Although the history of this building dates back almost 70 years, The Staudt Bakery started around the turn of the century at a still-standing residential structure at the corner of East Hargett and Haywood Streets.

F.G. Staudt, founder of the bakery

A 1910 publication from the Raleigh Chamber of Commerce gives more information on the bakery first started in 1895:

This bakery is owned and controlled by F.G. Staudt, an expert baker himself and a man who employs none but skillful and cleanly assistants in his work. His bakehouse is splendidly fitted with modern ovens, dough mixers, kneaders, etc., and everything turned out of this establishment is guaranteed clean, pure, and wholesome.

The bulk of the business consists in making and baking of bread which is delivered to all parts of the city daily by Mr. Staudt’s own delivery wagons, of which he has three. In addition to the home trade, Mr. Staudt  sells a great deal at wholesale, supplying the retail dealers throughout the city, and shipping to outside points. Purity of ingredients, accurateness in making and baking, and prompt and courteous attention to customers are the main points on which Mr. Staudt’s success is based, and his business is steadily and rapidly increasing.

He is a native of Germany, coming to this country twenty-six years ago. He learned his trade in Baltimore, moving to Raleigh twenty-two years ago, the last fifteen of which have been devoted to the bakery business. Fraternal life knows him well, as he is an active member of the Royal Arcanum and a number of local organizations. He is a member of the Merchants Association and a keen supporter of Raleigh’s best interests.

— 1910 Raleigh Illustrated, Raleigh Chamber of Commerce

Although the exact date of the end of Staudt’s Bakery is unclear, it’s clear from the photos here that the building has sat derelict for a very long time. I’ve often walked by and wondered how such a structure can sit in such a valuable piece of real estate unused, for so long.

Turns out that this sprawling complex of a building was part of a deal between bankrupt Bolton Corp. and a Charlotte real estate company in 2007:

The three Bolton brothers with an interest in the former mechanical, electrical and plumbing concern are selling 18 parcels of about five acres that front Morgan and several neighboring streets near Hillsborough Street. The properties are being sold by Bolton Properties and Harrison Avenue Partnership, two entities created by brothers Michael, Douglas and William Bolton.

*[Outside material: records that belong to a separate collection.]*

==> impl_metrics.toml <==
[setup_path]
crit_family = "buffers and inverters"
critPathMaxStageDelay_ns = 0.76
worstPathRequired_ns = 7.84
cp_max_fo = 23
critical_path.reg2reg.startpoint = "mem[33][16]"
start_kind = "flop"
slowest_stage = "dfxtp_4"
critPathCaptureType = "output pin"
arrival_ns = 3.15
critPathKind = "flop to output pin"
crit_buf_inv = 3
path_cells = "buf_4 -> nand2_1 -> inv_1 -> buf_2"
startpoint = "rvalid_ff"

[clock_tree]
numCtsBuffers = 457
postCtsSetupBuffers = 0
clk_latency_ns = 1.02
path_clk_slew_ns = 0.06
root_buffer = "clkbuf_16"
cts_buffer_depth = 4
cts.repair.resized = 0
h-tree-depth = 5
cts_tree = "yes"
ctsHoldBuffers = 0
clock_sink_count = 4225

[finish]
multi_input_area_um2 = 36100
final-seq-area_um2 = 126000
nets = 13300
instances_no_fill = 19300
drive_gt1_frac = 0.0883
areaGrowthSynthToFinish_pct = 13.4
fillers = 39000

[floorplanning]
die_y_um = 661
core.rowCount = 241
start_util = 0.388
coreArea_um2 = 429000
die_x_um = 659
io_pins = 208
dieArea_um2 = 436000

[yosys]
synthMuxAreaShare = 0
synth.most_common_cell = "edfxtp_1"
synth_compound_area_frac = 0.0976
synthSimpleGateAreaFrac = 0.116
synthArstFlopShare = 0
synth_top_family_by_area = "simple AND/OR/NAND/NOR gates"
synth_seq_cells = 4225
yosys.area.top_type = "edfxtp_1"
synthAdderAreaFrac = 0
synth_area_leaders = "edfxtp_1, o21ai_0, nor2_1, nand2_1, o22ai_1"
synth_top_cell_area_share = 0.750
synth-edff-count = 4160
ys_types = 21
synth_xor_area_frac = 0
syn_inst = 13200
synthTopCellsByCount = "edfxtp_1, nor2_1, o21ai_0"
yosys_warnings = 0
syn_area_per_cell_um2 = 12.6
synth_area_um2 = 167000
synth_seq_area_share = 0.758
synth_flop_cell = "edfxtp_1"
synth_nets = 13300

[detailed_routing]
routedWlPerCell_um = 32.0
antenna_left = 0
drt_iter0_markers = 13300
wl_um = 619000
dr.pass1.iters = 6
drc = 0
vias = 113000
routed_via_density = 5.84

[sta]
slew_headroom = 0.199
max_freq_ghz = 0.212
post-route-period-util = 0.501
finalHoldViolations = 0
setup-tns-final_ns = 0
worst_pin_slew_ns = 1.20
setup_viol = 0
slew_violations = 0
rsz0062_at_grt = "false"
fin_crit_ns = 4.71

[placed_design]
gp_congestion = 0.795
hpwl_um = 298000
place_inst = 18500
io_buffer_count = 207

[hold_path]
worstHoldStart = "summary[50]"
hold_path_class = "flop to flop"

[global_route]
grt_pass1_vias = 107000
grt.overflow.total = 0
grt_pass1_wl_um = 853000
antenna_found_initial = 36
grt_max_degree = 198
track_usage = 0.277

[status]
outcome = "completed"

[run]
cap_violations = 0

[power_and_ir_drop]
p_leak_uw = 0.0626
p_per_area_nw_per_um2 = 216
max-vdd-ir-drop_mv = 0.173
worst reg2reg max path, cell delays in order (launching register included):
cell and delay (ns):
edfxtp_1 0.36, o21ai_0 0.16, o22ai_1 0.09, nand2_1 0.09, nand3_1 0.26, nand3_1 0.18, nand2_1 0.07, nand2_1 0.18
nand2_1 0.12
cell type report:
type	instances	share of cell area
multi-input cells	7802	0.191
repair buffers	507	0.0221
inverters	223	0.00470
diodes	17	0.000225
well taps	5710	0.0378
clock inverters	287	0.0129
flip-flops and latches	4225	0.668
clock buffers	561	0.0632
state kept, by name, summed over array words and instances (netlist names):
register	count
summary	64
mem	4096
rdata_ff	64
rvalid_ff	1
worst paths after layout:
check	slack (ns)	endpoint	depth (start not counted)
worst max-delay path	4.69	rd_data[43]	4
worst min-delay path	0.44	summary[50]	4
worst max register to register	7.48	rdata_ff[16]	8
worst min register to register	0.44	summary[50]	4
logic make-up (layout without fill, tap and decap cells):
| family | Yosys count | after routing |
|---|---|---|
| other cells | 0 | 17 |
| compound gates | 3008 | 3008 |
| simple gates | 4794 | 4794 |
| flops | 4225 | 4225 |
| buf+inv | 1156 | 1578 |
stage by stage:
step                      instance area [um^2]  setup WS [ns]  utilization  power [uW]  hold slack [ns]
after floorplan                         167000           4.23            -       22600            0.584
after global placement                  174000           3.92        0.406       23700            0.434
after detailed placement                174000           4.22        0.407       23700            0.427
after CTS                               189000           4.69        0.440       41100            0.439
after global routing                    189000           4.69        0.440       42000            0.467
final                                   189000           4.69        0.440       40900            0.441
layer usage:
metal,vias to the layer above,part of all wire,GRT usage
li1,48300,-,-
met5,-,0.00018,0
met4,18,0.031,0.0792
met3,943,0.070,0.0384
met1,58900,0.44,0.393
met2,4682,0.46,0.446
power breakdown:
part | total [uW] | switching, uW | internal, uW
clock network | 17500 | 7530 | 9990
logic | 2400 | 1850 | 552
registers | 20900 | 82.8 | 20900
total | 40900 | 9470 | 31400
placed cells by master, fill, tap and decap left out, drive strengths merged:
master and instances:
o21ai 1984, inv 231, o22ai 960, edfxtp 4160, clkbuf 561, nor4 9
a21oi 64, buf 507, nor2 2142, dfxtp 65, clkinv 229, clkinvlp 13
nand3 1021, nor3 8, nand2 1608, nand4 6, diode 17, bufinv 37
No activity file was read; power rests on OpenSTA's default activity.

The properties, a collection of light-industrial sites and vacant buildings, were put on the market in early 2004. Though coveted by apartment developers, the properties failed to fetch a buyer at the original $8 million price.

— Jack Hagel, N&O

For two and a half years this Charlotte-based company has sat on this tract of land and quietly accumulated other nearby parcels. This is the same company that assembled the land used for the stadiums where the Charlotte Bobcats and Carolina Panthers play.

They also own the old Esso Station on the corner of Boylan Avenue and Hillsborough Street.

This property occupies a very unique space – almost exactly halfway between Downtown Raleigh and NC State University. The latter consisting of around 40,000 people, including faculty and staff.

While it’s almost certain that this vacant structure and those around it will be coming down in the not too distant future, what will replace them is still a source of speculation amongst Cameron Park and West Morgan St. residents.